Do as follows on the switch modules that runs OSPFv3.

Procedure

  • Configure an SPF normal timer.
    1. Run:

      system-view

      The system view is displayed.

    2. Run:

      ospfv3 [ process-id ]

      The OSPFv3 view is displayed.

    3. Run:

      spf timers delay-interval hold-interval

      An SPF normal timer is configured.

    4. Run:

      commit

      The configuration is committed.

  • Configure an SPF intelligent timer.
    1. Run:

      system-view

      The system view is displayed.

    2. Run:

      ospfv3 [ process-id ]

      The OSPFv3 view is displayed.

    3. Run:

      spf-schedule-interval { delay-interval hold-interval | intelligent-timer max-interval start-interval hold-interval-1 }

      An SPF intelligent timer is configured.

    4. Run:

      commit

      The configuration is committed.

Setting the Interval for Receiving LSAs

Context

When a network is instable, control the minimum interval for receiving the same LSA update. To prevent unnecessary LSA updates caused by network changes, by default, an intelligent timer is enabled. The interval for receiving LSAs is expressed in milliseconds. The maximum interval for updating LSAs is 1000 milliseconds (ms), the initial interval is 500 ms, and the Holdtime interval is 500 ms.

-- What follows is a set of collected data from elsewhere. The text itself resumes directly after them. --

<file path="config.mk">
export PLATFORM = sky130hd
export DESIGN_NAME = adc_conversion_sequencer
export DESIGN_NICKNAME = d
export VERILOG_FILES = /design/src/include/adc_seq_pkg.sv /design/src/conv_clock_divider.sv /design/src/adc_conversion_sequencer.sv
export SDC_FILE = /design/constraint.sdc
export NUM_CORES = 1
export LEC_CHECK = 0
export BUFFER_PORTS_ARGS = -buffer_cell sky130_fd_sc_hd__buf_2
export CAP_MARGIN = 0
export CORE_MARGIN = 3
export CORE_UTILIZATION = 50
export CTS_CLUSTER_SIZE = 16
export DETAILED_ROUTE_END_ITERATION = 7
export PLACE_DENSITY = 0.84
export SYNTH_ARGS = -nofsm -noshare
export SYNTH_HDL_FRONTEND = slang
export SYNTH_SLANG_ARGS = --single-unit
export TNS_END_PERCENT = 100
</file>
<file path="constraint.sdc">
create_clock -name pclk -period 6 [get_ports pclk]
set_clock_uncertainty 0.2 [all_clocks]
set_input_delay 0.9 -clock pclk [delete_from_list [all_inputs] [get_ports pclk]]
set_output_delay 0.9 -clock pclk [all_outputs]
set_load 0.005 [all_outputs]
</file>
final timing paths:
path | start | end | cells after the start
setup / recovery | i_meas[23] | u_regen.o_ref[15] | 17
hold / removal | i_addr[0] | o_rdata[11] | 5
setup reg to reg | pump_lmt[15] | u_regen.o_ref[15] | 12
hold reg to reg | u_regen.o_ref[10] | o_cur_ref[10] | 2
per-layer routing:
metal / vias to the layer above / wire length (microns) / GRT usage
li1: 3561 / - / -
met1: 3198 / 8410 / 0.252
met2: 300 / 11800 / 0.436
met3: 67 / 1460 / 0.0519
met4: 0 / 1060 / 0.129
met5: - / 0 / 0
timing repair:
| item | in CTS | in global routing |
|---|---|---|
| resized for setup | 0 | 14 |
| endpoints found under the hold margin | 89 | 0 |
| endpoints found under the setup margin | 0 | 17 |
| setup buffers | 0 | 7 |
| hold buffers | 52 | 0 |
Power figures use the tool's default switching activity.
===== config.mk =====
export PLATFORM = sky130hd
export DESIGN_NAME = timer_counter_core
export DESIGN_NICKNAME = d
export VERILOG_FILES = /design/src/rtl/timer_pkg.sv /design/src/rtl/timer_counter_core.sv
export VERILOG_INCLUDE_DIRS = /design/src /design/src/rtl
export SDC_FILE = /design/constraint.sdc
export NUM_CORES = 1
export LEC_CHECK = 0
export BUFFER_PORTS_ARGS = -buffer_cell sky130_fd_sc_hd__buf_2
export CORE_MARGIN = 2
export CORE_UTILIZATION = 40
export DETAILED_ROUTE_END_ITERATION = 16
export PLACE_DENSITY = 0.68
export SLEW_MARGIN = 25
export SYNTH_ARGS = -nofsm -noshare
export SYNTH_HDL_FRONTEND = slang
export SYNTH_SLANG_ARGS = --single-unit

===== constraint.sdc =====
create_clock -name ref_clk -period 3.5 [get_ports ref_clk]
set_input_delay 0.525 -clock ref_clk [delete_from_list [all_inputs] [get_ports ref_clk]]
set_output_delay 0.525 -clock ref_clk [all_outputs]
set_load 0.01 [all_outputs]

Do as follows on the switch modules that runs OSPFv3.

Procedure

  1. Run:

    system-view

    The system view is displayed.

  2. Run:

    ospfv3 [ process-id ]

    The OSPFv3 view is displayed.

  3. Run:

    lsa-arrival-interval { interval | intelligent-timer max-interval start-interval hold-interval }

    The interval for receiving LSAs is set.

  4. Run:

    commit

    The configuration is committed.

Configuring an Intelligent Timer for Generating LSAs

Context

Setting the millisecond-level interval for generating the same LSA speeds up network convergence. When a network becomes instable, reduce the interval for generating the same LSA by using an intelligent timer.

Do as follows on the switch modules that runs OSPFv3.

Procedure

  1. Run:

    system-view

    The system view is displayed.

  2. Run:

    ospfv3 [ process-id ]

    The OSPFv3 view is displayed.

  3. Run:

    lsa-originate-interval { 0 | { intelligent-timer lsa-originate-max-interval lsa-originate-start-interval hold-interval | other-type interval } * }

    The interval interval for updating OSPFv3 LSAs by using an SPF intelligent timer is set.

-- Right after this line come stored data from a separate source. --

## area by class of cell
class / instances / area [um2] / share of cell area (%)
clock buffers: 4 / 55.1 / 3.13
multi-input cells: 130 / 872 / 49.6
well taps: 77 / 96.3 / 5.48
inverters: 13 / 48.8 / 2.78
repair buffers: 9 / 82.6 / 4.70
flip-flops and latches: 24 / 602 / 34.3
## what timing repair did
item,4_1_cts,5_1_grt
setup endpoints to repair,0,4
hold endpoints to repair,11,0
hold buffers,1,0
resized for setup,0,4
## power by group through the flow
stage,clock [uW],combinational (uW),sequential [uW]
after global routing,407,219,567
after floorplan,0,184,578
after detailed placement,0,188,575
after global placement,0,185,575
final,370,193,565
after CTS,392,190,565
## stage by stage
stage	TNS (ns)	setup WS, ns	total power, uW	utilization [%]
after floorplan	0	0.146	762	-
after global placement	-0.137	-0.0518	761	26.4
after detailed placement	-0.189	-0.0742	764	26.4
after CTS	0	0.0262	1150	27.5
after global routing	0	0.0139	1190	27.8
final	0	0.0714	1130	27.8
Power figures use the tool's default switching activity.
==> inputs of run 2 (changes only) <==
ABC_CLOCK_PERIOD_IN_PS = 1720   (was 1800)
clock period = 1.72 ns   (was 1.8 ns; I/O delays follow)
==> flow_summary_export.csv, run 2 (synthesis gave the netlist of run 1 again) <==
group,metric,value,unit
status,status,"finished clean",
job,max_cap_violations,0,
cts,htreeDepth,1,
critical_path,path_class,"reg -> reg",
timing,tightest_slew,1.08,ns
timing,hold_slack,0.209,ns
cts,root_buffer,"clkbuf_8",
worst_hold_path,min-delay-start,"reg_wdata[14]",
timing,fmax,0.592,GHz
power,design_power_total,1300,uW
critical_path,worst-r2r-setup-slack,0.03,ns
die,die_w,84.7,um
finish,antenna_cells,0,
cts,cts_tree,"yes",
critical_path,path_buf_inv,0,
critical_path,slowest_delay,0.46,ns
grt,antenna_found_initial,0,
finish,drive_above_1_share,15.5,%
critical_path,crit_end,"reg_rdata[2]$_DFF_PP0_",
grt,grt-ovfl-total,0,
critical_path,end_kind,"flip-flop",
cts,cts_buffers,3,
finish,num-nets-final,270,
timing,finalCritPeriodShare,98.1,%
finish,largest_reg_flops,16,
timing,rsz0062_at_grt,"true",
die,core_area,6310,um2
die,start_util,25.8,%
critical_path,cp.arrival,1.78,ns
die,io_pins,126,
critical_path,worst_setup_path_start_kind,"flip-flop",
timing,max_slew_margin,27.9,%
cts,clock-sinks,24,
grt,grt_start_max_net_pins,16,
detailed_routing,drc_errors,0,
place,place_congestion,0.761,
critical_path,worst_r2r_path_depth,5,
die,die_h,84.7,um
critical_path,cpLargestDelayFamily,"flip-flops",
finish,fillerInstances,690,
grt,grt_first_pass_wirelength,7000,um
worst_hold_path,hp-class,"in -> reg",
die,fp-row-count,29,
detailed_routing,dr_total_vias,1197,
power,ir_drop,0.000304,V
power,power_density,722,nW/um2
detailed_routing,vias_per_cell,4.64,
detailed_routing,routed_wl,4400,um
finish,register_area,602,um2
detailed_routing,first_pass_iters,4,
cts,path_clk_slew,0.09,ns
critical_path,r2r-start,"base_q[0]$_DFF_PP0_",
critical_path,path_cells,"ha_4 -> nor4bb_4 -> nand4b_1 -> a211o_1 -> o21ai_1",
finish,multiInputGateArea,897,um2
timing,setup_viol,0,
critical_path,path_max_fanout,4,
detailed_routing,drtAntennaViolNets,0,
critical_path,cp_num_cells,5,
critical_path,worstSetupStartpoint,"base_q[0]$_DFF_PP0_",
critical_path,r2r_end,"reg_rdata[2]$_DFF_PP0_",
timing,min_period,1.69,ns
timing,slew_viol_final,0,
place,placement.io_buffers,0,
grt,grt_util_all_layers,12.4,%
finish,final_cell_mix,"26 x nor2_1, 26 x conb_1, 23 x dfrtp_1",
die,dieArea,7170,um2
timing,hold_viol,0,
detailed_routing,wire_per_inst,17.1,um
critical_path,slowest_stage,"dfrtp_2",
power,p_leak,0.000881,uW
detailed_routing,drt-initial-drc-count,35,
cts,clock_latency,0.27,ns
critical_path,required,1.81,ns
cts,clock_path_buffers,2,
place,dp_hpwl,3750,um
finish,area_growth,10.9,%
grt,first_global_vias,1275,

    • 0 indicates that the interval for updating OSPFv3 LSAs is not set.
    • lsa-originate-max-interval specifies the maximum interval for updating LSAs. The value ranges from 1 to 10000, in milliseconds.
    • lsa-originate-start-interval specifies the initial interval for updating LSAs. The value ranges from 0 to 1000, in milliseconds.
    • hold-interval specifies the hold interval for updating LSAs. The value ranges from 1 to 5000, in milliseconds.

    By default, the maximum interval for updating LSAs is 5000ms, the initial interval for updating LSAs is 500ms, the hold interval for updating LSAs is 1000ms.

  4. Run:

    commit

    The configuration is committed.

Suppressing an Interface from Sending and Receiving OSPFv3 Packets

Context

To prevent a switch modules from advertising routes to the switch modules on a certain network and from importing the routes of other switch moduless, you can suppress the interface on which OSPFv3 is enabled from receiving and sending OSPFv3 packets.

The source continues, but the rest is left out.